The problem
Within the records below, find each line with the word "global" and copy it out.

Dataset entries
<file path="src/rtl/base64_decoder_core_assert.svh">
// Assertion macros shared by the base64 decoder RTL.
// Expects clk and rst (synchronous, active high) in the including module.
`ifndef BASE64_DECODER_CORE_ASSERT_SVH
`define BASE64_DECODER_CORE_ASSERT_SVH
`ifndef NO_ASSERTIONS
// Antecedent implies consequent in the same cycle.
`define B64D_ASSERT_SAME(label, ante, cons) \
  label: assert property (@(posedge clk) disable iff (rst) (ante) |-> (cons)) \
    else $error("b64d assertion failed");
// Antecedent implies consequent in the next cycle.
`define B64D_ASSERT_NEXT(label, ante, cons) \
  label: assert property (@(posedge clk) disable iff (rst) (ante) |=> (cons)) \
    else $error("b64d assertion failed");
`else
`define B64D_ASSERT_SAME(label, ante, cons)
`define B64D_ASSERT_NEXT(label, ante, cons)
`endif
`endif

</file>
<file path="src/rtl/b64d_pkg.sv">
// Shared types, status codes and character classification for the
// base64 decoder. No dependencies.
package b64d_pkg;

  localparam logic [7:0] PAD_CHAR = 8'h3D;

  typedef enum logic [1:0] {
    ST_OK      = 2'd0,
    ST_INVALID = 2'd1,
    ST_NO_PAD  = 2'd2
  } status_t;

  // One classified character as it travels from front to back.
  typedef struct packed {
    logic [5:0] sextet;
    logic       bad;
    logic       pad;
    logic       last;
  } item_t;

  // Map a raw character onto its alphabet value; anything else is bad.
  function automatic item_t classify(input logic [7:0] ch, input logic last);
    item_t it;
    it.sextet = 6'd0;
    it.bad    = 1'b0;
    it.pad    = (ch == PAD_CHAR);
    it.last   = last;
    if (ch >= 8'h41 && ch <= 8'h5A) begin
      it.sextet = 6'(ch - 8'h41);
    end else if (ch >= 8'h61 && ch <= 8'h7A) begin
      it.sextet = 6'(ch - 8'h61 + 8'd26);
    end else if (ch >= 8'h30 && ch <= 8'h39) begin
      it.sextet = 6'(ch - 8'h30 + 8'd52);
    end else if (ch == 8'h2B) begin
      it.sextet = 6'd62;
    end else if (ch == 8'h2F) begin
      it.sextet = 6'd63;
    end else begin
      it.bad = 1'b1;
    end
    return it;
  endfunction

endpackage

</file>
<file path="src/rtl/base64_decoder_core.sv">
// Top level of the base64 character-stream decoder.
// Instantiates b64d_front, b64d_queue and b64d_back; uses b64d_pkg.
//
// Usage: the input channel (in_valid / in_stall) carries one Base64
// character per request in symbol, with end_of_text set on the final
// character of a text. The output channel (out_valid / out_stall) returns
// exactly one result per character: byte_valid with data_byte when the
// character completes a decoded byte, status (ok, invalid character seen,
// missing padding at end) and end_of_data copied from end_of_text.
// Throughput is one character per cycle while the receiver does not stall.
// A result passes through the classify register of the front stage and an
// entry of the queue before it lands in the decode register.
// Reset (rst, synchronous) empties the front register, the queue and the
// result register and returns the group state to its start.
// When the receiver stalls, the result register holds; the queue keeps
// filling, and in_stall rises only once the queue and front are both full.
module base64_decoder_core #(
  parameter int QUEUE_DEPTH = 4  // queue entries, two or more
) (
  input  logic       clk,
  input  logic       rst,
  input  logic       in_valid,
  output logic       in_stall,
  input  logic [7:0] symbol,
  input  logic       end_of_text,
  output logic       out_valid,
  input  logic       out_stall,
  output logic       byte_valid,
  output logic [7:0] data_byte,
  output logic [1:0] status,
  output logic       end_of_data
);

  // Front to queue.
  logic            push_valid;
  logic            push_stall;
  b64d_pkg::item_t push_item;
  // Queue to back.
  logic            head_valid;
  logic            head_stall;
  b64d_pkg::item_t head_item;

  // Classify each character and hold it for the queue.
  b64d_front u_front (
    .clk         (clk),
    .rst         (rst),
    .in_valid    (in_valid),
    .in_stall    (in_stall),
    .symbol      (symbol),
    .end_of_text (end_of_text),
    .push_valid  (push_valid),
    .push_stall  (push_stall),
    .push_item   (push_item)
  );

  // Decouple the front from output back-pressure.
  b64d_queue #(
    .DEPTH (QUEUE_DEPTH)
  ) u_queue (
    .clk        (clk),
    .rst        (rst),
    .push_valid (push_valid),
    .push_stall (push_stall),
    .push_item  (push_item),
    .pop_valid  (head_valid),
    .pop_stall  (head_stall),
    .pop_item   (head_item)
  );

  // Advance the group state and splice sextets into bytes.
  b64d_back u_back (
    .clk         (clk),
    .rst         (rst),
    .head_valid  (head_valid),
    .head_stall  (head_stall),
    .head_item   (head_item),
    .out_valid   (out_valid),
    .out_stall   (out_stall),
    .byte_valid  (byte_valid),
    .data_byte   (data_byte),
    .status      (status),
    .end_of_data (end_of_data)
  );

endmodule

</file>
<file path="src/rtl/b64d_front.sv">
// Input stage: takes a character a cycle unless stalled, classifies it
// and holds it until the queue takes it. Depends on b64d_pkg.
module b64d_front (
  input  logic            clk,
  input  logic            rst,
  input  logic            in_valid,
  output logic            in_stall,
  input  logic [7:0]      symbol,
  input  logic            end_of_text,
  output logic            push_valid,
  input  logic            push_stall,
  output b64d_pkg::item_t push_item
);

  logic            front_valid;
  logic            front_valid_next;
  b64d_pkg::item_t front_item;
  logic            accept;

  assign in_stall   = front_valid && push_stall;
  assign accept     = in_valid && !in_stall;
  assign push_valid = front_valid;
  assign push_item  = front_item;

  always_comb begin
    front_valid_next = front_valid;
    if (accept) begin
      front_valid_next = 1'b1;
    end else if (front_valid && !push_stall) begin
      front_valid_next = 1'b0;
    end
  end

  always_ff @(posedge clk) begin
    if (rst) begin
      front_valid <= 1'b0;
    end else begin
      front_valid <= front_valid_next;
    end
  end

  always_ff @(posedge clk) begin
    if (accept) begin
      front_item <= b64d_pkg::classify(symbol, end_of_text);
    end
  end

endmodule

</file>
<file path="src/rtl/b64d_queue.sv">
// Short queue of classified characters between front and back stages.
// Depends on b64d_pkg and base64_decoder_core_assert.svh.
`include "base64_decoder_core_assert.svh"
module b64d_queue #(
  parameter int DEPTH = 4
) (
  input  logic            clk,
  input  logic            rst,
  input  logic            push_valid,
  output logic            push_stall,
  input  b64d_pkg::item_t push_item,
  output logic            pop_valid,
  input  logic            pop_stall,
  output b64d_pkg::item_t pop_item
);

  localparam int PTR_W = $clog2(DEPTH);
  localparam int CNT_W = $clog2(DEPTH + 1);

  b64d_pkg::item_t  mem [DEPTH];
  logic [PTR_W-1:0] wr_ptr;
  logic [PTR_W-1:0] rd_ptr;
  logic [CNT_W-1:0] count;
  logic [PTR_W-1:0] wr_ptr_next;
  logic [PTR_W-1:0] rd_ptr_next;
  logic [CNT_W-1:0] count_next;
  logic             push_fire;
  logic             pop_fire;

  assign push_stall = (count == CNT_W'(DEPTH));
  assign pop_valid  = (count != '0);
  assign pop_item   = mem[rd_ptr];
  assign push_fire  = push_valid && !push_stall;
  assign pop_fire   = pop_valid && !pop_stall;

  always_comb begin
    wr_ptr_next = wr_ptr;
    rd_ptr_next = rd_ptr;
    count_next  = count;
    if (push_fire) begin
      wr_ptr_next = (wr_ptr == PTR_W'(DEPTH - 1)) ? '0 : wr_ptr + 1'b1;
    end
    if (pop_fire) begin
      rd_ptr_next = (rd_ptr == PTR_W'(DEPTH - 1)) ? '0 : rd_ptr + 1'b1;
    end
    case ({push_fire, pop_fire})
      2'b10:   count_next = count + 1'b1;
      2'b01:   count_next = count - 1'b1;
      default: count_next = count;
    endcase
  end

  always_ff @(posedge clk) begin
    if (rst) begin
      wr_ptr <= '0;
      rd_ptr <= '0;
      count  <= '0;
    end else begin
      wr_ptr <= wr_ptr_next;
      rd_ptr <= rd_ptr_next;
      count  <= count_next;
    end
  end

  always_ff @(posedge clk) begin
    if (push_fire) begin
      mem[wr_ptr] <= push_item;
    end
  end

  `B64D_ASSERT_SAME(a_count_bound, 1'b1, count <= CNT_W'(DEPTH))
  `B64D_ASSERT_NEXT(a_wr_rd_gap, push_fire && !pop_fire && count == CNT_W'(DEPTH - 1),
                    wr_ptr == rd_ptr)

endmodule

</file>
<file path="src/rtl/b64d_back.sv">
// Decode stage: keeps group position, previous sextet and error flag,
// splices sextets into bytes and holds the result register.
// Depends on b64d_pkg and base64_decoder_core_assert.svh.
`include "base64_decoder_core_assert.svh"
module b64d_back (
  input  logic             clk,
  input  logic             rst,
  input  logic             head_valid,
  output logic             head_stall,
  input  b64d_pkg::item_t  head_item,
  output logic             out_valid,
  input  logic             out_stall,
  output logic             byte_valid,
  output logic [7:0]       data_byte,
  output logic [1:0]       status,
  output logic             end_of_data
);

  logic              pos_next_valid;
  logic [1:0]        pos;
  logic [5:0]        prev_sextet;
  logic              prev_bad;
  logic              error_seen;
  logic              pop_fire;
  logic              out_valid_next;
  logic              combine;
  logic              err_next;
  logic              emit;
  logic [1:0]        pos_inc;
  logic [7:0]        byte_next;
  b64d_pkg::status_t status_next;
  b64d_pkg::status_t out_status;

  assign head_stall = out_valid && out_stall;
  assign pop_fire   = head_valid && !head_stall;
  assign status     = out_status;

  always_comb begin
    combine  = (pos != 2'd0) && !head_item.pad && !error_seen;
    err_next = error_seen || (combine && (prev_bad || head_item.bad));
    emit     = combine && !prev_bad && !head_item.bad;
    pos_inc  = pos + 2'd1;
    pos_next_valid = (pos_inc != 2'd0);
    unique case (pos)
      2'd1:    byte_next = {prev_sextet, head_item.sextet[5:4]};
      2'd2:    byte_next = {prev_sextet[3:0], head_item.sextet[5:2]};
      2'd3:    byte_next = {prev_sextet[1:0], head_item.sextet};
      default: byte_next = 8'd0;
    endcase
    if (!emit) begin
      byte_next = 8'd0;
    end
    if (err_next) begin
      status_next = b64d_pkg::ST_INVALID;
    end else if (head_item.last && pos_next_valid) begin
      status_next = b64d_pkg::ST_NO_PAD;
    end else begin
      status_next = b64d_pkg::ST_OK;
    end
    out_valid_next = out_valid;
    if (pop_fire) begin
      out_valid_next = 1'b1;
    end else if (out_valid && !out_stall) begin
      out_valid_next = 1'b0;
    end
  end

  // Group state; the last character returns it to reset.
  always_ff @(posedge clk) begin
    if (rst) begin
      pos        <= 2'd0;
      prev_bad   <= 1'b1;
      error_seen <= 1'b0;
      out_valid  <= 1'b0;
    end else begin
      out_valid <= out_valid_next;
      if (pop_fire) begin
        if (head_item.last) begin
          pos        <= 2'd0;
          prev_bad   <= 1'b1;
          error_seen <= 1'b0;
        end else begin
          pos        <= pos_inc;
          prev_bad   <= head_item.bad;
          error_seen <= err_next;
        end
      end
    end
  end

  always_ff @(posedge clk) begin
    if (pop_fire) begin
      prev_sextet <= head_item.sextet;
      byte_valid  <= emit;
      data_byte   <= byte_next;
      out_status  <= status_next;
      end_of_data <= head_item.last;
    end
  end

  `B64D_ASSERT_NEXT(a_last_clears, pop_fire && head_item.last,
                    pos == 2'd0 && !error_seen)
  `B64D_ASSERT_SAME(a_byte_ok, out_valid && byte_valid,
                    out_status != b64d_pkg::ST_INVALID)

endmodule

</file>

--

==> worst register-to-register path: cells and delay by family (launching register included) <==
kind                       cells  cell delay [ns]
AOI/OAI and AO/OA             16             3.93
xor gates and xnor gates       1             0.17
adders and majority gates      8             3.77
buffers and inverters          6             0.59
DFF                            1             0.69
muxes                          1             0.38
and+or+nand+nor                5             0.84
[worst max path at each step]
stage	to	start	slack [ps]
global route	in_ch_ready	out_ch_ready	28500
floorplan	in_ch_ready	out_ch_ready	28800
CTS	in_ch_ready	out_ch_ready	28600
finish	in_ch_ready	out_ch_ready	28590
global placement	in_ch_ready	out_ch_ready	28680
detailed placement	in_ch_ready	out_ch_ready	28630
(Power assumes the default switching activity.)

Exercise solution
global route	in_ch_ready	out_ch_ready	28500
global placement	in_ch_ready	out_ch_ready	28680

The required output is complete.